* [Your assignment] Your task is to copy every line below that contains the word "else".

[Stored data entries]
Segment Open

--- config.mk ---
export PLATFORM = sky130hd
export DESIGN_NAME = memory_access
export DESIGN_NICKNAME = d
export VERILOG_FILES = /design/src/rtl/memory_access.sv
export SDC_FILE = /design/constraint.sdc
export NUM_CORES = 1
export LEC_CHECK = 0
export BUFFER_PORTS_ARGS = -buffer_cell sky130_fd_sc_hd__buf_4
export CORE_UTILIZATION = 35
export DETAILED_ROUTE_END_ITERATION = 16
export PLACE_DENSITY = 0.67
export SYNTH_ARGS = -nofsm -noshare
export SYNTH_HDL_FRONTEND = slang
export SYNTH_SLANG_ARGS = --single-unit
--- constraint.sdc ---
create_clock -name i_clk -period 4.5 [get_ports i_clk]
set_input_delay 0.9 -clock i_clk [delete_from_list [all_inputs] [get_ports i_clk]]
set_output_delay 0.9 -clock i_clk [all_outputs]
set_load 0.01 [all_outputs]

Segment Closed
Segment Open

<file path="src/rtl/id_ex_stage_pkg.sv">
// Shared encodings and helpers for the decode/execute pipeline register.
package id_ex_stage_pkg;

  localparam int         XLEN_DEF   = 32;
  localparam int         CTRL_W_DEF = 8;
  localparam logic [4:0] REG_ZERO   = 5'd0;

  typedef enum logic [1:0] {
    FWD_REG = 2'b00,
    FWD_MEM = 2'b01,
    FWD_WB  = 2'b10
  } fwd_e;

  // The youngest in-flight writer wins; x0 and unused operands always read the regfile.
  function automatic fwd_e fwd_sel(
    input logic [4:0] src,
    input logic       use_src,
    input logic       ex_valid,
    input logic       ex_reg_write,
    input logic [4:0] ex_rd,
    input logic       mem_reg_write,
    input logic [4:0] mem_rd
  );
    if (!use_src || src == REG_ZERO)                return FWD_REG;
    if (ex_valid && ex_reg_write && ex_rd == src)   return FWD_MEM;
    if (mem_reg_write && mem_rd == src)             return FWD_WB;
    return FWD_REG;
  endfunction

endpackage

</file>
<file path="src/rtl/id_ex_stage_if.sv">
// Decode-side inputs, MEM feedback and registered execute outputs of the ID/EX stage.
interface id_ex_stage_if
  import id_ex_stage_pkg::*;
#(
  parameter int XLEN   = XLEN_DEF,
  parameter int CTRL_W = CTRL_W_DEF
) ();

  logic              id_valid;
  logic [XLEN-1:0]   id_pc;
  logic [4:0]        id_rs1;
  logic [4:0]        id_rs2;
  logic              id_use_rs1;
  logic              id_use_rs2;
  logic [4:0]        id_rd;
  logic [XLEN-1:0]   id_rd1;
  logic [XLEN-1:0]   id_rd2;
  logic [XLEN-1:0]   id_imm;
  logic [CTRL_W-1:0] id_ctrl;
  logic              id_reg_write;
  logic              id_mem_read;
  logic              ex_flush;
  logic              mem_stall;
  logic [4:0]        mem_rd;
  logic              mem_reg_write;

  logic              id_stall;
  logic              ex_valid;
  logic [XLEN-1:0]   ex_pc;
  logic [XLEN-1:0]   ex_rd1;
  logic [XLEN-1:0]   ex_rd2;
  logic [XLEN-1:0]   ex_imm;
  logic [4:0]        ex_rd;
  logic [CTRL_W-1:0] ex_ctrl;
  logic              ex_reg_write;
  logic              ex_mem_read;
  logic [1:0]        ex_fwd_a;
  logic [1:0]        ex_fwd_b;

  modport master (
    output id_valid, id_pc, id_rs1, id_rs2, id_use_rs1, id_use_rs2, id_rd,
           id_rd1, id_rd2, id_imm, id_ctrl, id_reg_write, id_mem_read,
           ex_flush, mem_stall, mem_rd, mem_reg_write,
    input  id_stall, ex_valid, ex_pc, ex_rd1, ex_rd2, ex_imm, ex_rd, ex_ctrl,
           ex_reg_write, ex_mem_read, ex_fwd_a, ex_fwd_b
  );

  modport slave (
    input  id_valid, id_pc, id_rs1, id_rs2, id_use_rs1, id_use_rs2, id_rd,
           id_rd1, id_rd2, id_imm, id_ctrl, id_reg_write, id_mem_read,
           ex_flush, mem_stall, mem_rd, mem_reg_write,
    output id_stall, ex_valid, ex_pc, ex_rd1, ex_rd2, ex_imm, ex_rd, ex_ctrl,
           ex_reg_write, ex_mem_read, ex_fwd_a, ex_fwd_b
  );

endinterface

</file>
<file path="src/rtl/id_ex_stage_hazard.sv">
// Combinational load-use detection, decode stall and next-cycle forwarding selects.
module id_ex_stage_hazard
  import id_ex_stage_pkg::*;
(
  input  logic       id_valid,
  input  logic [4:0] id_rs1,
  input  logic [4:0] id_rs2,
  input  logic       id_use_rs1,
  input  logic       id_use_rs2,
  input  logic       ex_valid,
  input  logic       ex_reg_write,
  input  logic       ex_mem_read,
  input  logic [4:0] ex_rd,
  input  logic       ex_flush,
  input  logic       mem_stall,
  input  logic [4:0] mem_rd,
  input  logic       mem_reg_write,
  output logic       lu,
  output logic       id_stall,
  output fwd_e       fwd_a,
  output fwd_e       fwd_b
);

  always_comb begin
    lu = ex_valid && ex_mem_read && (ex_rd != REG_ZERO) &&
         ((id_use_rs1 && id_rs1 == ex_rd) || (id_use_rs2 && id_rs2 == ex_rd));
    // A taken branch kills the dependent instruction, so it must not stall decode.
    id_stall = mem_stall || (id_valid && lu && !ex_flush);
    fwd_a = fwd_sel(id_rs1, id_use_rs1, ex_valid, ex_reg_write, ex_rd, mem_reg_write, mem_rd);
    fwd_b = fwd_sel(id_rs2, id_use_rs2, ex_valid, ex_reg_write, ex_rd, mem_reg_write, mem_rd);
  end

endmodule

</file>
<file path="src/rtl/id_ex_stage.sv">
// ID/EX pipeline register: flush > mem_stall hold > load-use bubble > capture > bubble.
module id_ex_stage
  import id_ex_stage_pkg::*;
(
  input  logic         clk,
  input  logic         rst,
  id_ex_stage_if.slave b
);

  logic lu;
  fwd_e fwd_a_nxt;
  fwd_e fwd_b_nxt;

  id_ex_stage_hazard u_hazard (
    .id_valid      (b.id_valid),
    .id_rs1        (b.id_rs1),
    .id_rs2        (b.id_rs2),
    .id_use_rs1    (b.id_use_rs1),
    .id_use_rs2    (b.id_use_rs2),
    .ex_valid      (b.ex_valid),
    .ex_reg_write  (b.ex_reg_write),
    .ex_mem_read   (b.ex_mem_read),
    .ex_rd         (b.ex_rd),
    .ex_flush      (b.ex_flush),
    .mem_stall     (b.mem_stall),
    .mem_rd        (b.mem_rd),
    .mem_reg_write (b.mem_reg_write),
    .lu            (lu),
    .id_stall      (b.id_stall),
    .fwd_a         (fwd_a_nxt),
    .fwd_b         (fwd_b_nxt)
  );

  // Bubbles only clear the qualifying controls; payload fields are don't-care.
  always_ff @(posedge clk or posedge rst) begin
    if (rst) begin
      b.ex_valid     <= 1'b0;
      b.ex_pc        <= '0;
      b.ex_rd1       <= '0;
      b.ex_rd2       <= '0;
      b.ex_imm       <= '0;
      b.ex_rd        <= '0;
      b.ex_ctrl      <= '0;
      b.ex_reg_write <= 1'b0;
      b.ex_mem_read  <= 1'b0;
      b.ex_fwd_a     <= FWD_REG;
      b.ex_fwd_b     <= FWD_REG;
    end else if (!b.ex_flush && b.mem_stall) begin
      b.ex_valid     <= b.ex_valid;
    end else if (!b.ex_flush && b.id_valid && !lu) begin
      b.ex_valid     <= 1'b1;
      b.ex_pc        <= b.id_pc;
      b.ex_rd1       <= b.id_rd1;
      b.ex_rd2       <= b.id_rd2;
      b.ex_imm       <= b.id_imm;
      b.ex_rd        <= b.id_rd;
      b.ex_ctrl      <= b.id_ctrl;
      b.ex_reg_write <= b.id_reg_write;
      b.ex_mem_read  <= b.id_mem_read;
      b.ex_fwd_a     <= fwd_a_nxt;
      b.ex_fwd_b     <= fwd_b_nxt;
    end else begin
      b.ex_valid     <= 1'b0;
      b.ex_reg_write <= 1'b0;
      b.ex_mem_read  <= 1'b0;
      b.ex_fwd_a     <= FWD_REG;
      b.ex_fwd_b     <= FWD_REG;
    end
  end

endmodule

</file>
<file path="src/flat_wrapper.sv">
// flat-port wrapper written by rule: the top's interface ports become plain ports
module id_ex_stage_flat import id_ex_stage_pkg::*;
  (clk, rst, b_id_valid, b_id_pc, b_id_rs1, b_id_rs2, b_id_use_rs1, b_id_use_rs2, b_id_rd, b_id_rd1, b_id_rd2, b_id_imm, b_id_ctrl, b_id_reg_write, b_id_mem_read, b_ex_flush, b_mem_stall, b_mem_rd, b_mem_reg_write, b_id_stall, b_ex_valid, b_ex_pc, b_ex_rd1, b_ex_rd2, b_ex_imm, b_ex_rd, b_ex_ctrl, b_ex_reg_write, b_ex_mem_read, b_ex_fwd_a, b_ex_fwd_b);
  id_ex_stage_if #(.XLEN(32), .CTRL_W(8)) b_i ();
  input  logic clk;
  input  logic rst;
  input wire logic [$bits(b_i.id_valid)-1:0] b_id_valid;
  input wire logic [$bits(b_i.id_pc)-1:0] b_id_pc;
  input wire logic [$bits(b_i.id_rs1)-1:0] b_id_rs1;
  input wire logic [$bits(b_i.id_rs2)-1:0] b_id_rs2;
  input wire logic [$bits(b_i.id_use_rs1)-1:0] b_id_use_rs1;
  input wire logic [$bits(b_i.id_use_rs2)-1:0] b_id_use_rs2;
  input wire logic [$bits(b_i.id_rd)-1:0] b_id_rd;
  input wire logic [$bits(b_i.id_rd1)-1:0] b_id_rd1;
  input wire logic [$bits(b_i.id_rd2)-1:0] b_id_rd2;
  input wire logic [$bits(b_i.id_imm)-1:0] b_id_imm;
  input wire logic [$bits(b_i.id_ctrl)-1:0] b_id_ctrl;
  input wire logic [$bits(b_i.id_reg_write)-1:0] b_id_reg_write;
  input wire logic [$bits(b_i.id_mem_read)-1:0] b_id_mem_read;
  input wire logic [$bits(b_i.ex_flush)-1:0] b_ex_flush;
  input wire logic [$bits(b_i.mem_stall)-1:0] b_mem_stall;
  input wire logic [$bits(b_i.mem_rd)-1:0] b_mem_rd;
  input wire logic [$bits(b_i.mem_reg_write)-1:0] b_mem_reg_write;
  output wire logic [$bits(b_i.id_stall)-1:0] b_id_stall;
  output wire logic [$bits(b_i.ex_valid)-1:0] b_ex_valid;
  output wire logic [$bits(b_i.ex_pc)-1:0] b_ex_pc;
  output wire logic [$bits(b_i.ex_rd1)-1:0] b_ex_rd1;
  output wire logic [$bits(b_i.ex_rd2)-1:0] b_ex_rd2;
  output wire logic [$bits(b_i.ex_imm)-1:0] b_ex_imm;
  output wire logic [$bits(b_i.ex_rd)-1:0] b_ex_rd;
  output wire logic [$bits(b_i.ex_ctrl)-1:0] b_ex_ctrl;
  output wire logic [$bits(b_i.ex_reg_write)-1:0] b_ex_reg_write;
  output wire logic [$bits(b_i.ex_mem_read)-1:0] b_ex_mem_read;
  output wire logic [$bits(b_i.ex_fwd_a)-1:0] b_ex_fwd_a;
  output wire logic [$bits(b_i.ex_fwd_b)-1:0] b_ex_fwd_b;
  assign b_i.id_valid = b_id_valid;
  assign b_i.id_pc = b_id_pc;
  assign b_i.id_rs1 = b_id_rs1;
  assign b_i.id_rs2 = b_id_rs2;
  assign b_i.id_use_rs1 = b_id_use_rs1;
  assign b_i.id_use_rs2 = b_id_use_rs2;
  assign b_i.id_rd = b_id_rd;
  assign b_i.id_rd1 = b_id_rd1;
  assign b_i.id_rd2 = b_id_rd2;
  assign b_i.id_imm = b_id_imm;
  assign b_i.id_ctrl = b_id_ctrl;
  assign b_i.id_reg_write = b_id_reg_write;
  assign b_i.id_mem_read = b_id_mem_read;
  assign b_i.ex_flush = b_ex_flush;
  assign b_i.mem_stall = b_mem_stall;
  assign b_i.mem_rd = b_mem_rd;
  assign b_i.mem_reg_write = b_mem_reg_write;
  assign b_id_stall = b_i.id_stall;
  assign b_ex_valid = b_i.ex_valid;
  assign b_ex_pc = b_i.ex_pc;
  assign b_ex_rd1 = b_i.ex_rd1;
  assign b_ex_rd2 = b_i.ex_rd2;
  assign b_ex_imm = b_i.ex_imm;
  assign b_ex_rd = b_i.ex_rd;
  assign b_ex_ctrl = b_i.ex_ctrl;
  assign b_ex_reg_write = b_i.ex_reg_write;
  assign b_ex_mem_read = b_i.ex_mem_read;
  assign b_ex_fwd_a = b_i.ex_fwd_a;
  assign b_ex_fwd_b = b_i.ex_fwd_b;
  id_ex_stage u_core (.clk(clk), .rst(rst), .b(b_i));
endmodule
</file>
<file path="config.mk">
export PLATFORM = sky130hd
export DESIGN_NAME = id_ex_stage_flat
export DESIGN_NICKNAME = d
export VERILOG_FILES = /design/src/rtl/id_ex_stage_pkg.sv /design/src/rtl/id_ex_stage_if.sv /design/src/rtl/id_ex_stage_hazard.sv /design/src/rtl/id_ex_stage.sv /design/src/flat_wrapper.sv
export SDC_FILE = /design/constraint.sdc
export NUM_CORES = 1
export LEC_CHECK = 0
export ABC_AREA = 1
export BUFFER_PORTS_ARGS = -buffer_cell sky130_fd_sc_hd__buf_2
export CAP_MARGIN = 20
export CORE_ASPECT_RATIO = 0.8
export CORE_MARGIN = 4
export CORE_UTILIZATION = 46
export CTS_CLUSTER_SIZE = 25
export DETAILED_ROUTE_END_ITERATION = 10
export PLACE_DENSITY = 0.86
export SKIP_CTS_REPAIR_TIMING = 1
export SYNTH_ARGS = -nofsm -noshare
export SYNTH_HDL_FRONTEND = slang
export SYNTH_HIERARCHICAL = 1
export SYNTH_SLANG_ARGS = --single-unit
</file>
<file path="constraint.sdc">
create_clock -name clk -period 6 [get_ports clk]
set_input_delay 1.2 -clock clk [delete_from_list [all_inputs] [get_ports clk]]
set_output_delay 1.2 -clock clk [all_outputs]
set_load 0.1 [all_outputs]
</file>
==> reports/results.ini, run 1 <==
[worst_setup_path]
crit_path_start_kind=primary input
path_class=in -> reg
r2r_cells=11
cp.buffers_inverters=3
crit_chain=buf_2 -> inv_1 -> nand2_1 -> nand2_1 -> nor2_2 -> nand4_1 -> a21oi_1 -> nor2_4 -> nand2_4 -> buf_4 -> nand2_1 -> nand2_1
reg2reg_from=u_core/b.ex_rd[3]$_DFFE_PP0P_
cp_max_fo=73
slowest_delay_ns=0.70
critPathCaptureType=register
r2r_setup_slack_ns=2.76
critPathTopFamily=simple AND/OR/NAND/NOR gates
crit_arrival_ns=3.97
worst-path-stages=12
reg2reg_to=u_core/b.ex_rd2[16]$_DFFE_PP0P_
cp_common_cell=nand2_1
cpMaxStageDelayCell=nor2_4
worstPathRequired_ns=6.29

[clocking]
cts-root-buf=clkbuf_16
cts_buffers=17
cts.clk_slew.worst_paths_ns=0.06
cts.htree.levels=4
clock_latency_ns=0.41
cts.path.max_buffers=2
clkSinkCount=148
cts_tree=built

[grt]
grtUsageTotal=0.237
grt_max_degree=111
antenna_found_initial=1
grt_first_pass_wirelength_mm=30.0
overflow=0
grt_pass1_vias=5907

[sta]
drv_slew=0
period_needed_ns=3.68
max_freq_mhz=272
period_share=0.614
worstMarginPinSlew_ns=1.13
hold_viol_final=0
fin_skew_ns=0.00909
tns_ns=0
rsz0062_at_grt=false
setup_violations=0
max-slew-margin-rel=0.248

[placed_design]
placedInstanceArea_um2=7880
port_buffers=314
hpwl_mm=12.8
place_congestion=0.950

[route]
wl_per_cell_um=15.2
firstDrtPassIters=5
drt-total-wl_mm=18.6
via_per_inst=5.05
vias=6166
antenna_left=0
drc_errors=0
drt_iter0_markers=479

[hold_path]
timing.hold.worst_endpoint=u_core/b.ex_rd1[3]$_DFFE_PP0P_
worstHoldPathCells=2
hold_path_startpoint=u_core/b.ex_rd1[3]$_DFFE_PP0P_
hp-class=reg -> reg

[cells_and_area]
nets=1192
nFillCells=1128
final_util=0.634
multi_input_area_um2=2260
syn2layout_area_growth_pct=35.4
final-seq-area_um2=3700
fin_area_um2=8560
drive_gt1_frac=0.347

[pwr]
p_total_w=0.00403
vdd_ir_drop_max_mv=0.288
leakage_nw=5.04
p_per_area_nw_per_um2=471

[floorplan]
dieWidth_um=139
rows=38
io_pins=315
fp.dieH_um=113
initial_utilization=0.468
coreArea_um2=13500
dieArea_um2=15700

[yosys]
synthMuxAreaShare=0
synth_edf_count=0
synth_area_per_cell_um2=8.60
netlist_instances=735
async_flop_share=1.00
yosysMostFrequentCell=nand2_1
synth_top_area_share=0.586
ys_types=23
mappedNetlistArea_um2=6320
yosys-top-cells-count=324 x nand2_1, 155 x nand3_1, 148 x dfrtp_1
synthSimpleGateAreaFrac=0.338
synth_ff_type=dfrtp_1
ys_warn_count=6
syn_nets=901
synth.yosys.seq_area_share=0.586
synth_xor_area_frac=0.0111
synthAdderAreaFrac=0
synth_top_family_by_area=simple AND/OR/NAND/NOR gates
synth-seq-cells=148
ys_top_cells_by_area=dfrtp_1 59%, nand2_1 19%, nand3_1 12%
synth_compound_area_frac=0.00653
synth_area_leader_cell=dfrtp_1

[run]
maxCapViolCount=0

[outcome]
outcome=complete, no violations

Segment Closed

* [Exercise answer]
    end else if (!b.ex_flush && b.mem_stall) begin
    end else if (!b.ex_flush && b.id_valid && !lu) begin
    end else begin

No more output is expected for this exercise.